Segment Start: Dataset

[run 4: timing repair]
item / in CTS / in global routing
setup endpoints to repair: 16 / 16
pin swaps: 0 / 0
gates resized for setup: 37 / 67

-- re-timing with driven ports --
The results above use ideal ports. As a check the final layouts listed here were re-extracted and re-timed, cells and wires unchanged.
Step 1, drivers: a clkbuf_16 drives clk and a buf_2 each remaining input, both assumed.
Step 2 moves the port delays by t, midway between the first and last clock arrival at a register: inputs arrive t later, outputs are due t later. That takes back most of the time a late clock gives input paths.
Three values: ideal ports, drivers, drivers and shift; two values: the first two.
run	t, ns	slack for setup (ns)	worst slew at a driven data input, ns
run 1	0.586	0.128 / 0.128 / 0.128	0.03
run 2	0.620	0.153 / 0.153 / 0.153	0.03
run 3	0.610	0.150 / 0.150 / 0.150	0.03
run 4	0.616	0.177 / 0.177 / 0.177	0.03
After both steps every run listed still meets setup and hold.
This design comes from an exercise in tuning for small area on the open sky130 flow, not from production work. The RTL was checked by simulation tests, not by an equivalence proof against the original design. No activity file was given, so power comes from the tool's default toggle rates.

### design/flow/flow/run.sh
#!/bin/bash
# Layout flow for this design: the standard layout (standard.sh) with
#  - synthesis as standard.sh runs it, except that ABC maps the logic with
#    flow/abc.script (delay-optimal mapping with extra area recovery, without
#    the gate upsizing and buffering of ORFS's speed script; the resizer
#    buffers and sizes after placement). Registers are mapped before ABC
#    runs, so they are the standard synthesis's, with the same names and cells.
#  - buf_1 port buffers,
#  - a clock tree of clkbuf_8 clusters of at most 14 sinks, without dummy loads.
# Each tool's output goes to synth.log and layout.log in this folder; ORFS's
# per-step logs are under orfs/logs.
set -euo pipefail
here=$(pwd)
mkdir -p synth_scripts
for f in "$FLOW_HOME"/scripts/*; do ln -s "$f" synth_scripts/; done
rm synth_scripts/abc_speed.script
cp flow/abc.script synth_scripts/abc_speed.script
SCRIPTS_DIR=$here/synth_scripts bash standard.sh synth > synth.log 2>&1
export BUFFER_PORTS_ARGS="-buffer_cell sky130_fd_sc_hd__buf_1"
export CTS_ARGS="-sink_clustering_enable -repair_clock_nets -dont_use_dummy_load -buf_list sky130_fd_sc_hd__clkbuf_8 -sink_clustering_size 14 -sink_clustering_max_diameter 64"
bash standard.sh > layout.log 2>&1
### design/flow/flow/abc.script
&get -n
&st
&dch
&nf -F 10 -A 4
&put
topo
### design/flow/standard.sh
#!/bin/bash
# synth_recipe.tcl (not shown) runs the flow's synth.tcl, then flattens the netlist and writes it again
# the make line also repeats each setting of config.mk as NAME=value (left out here)
make -C /OpenROAD-flow-scripts/flow DESIGN_CONFIG=/design/flow/config.mk WORK_HOME=/design/flow/orfs CLKGATE_MAP_FILE= SYNTH_SCRIPT=/design/flow/synth_recipe.tcl "${@:-finish}"
### design/flow/config.mk
export PLATFORM = sky130hd
export DESIGN_NAME = cpu
export DESIGN_NICKNAME = cpu
export VERILOG_FILES = /design/flow/design.v
export SDC_FILE = /design/flow/constraint.sdc
export NUM_CORES = 4
export LEC_CHECK = 0
export CAP_MARGIN = 20
export CORE_MARGIN = 2
export CORE_UTILIZATION = 65
export PLACE_DENSITY = 0.72
export SLEW_MARGIN = 20
### design/flow/constraint.sdc
create_clock -name core_clock -period 7.0 [get_ports {CLK}]
set_input_delay 1.4000 -clock core_clock [delete_from_list [all_inputs] [get_ports {CLK}]]
set_output_delay 1.4000 -clock core_clock [all_outputs]
set_load 0.01 [all_outputs]
### design/flow/design.v
module ALU(
  input  [3:0]  OP,
  input         CIN,
  input  [15:0] A,
  input  [15:0] B,
  input  [15:0] M,
  output [1:0]  flgOut,
  output [15:0] out,
  output [15:0] P
  );
wire isAdd  = OP==4'd1;
wire isAddc = OP==4'd2;
wire isSub  = OP==4'd3;
wire isSubc = OP==4'd4;
wire sub    = isSub | isSubc;
wire cin    = isAddc ? CIN : isSub ? 1'b1 : isSubc ? ~CIN : 1'b0;
wire [15:0] bx = B ^ {16{sub}};
assign P = A ^ bx;
wire [16:0] sum = {1'b0, A} + {1'b0, bx} + {16'b0, cin};
wire big = |B[15:4];
function [15:0] rev;
  input [15:0] x;
  integer i;
  for (i = 0; i < 16; i = i + 1) rev[i] = x[15 - i];
endfunction
wire right = OP[1];
wire [15:0] shIn = right ? rev(A) : A;
wire [15:0] shl = shIn << B[3:0];
wire [15:0] shr = rev(shl);
wire [3:0] tt = OP == 4'd7 ? 4'b1000 : OP == 4'd8 ? 4'b1110 : OP == 4'd9 ? 4'b0011 : 4'b0110;
reg [15:0] lg;
integer li;
always @(*)
  for (li = 0; li < 16; li = li + 1) lg[li] = tt[{A[li], B[li]}];
wire selSum = OP >= 4'd1 && OP <= 4'd4;
wire selShl = OP == 4'd5 && !big;
wire selShr = OP == 4'd6 && !big;
wire selLg  = OP >= 4'd7 && OP <= 4'd10;
wire selM   = OP == 4'd11;
wire [15:0] r = ({16{selSum}} & sum[15:0]) | ({16{selShl}} & shl) | ({16{selShr}} & shr) |
                ({16{selLg}} & lg) | ({16{selM}} & M);
assign out = r;
wire carry = (isAdd | isAddc) & sum[16];
assign flgOut = {carry, ((r == 16'd0) | OP == 4'd11) & ~carry};
endmodule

Segment End: Dataset

→ **Your objective**
The whole listing needs repeating. Match each line exactly.

→ **The completed task**
[run 4: timing repair]
item / in CTS / in global routing
setup endpoints to repair: 16 / 16
pin swaps: 0 / 0
gates resized for setup: 37 / 67

-- re-timing with driven ports --
The results above use ideal ports. As a check the final layouts listed here were re-extracted and re-timed, cells and wires unchanged.
Step 1, drivers: a clkbuf_16 drives clk and a buf_2 each remaining input, both assumed.
Step 2 moves the port delays by t, midway between the first and last clock arrival at a register: inputs arrive t later, outputs are due t later. That takes back most of the time a late clock gives input paths.
Three values: ideal ports, drivers, drivers and shift; two values: the first two.
run	t, ns	slack for setup (ns)	worst slew at a driven data input, ns
run 1	0.586	0.128 / 0.128 / 0.128	0.03
run 2	0.620	0.153 / 0.153 / 0.153	0.03
run 3	0.610	0.150 / 0.150 / 0.150	0.03
run 4	0.616	0.177 / 0.177 / 0.177	0.03
After both steps every run listed still meets setup and hold.
This design comes from an exercise in tuning for small area on the open sky130 flow, not from production work. The RTL was checked by simulation tests, not by an equivalence proof against the original design. No activity file was given, so power comes from the tool's default toggle rates.

### design/flow/flow/run.sh
#!/bin/bash
# Layout flow for this design: the standard layout (standard.sh) with
#  - synthesis as standard.sh runs it, except that ABC maps the logic with
#    flow/abc.script (delay-optimal mapping with extra area recovery, without
#    the gate upsizing and buffering of ORFS's speed script; the resizer
#    buffers and sizes after placement). Registers are mapped before ABC
#    runs, so they are the standard synthesis's, with the same names and cells.
#  - buf_1 port buffers,
#  - a clock tree of clkbuf_8 clusters of at most 14 sinks, without dummy loads.
# Each tool's output goes to synth.log and layout.log in this folder; ORFS's
# per-step logs are under orfs/logs.
set -euo pipefail
here=$(pwd)
mkdir -p synth_scripts
for f in "$FLOW_HOME"/scripts/*; do ln -s "$f" synth_scripts/; done
rm synth_scripts/abc_speed.script
cp flow/abc.script synth_scripts/abc_speed.script
SCRIPTS_DIR=$here/synth_scripts bash standard.sh synth > synth.log 2>&1
export BUFFER_PORTS_ARGS="-buffer_cell sky130_fd_sc_hd__buf_1"
export CTS_ARGS="-sink_clustering_enable -repair_clock_nets -dont_use_dummy_load -buf_list sky130_fd_sc_hd__clkbuf_8 -sink_clustering_size 14 -sink_clustering_max_diameter 64"
bash standard.sh > layout.log 2>&1
### design/flow/flow/abc.script
&get -n
&st
&dch
&nf -F 10 -A 4
&put
topo
### design/flow/standard.sh
#!/bin/bash
# synth_recipe.tcl (not shown) runs the flow's synth.tcl, then flattens the netlist and writes it again
# the make line also repeats each setting of config.mk as NAME=value (left out here)
make -C /OpenROAD-flow-scripts/flow DESIGN_CONFIG=/design/flow/config.mk WORK_HOME=/design/flow/orfs CLKGATE_MAP_FILE= SYNTH_SCRIPT=/design/flow/synth_recipe.tcl "${@:-finish}"
### design/flow/config.mk
export PLATFORM = sky130hd
export DESIGN_NAME = cpu
export DESIGN_NICKNAME = cpu
export VERILOG_FILES = /design/flow/design.v
export SDC_FILE = /design/flow/constraint.sdc
export NUM_CORES = 4
export LEC_CHECK = 0
export CAP_MARGIN = 20
export CORE_MARGIN = 2
export CORE_UTILIZATION = 65
export PLACE_DENSITY = 0.72
export SLEW_MARGIN = 20
### design/flow/constraint.sdc
create_clock -name core_clock -period 7.0 [get_ports {CLK}]
set_input_delay 1.4000 -clock core_clock [delete_from_list [all_inputs] [get_ports {CLK}]]
set_output_delay 1.4000 -clock core_clock [all_outputs]
set_load 0.01 [all_outputs]
### design/flow/design.v
module ALU(
  input  [3:0]  OP,
  input         CIN,
  input  [15:0] A,
  input  [15:0] B,
  input  [15:0] M,
  output [1:0]  flgOut,
  output [15:0] out,
  output [15:0] P
  );
wire isAdd  = OP==4'd1;
wire isAddc = OP==4'd2;
wire isSub  = OP==4'd3;
wire isSubc = OP==4'd4;
wire sub    = isSub | isSubc;
wire cin    = isAddc ? CIN : isSub ? 1'b1 : isSubc ? ~CIN : 1'b0;
wire [15:0] bx = B ^ {16{sub}};
assign P = A ^ bx;
wire [16:0] sum = {1'b0, A} + {1'b0, bx} + {16'b0, cin};
wire big = |B[15:4];
function [15:0] rev;
  input [15:0] x;
  integer i;
  for (i = 0; i < 16; i = i + 1) rev[i] = x[15 - i];
endfunction
wire right = OP[1];
wire [15:0] shIn = right ? rev(A) : A;
wire [15:0] shl = shIn << B[3:0];
wire [15:0] shr = rev(shl);
wire [3:0] tt = OP == 4'd7 ? 4'b1000 : OP == 4'd8 ? 4'b1110 : OP == 4'd9 ? 4'b0011 : 4'b0110;
reg [15:0] lg;
integer li;
always @(*)
  for (li = 0; li < 16; li = li + 1) lg[li] = tt[{A[li], B[li]}];
wire selSum = OP >= 4'd1 && OP <= 4'd4;
wire selShl = OP == 4'd5 && !big;
wire selShr = OP == 4'd6 && !big;
wire selLg  = OP >= 4'd7 && OP <= 4'd10;
wire selM   = OP == 4'd11;
wire [15:0] r = ({16{selSum}} & sum[15:0]) | ({16{selShl}} & shl) | ({16{selShr}} & shr) |
                ({16{selLg}} & lg) | ({16{selM}} & M);
assign out = r;
wire carry = (isAdd | isAddc) & sum[16];
assign flgOut = {carry, ((r == 16'd0) | OP == 4'd11) & ~carry};
endmodule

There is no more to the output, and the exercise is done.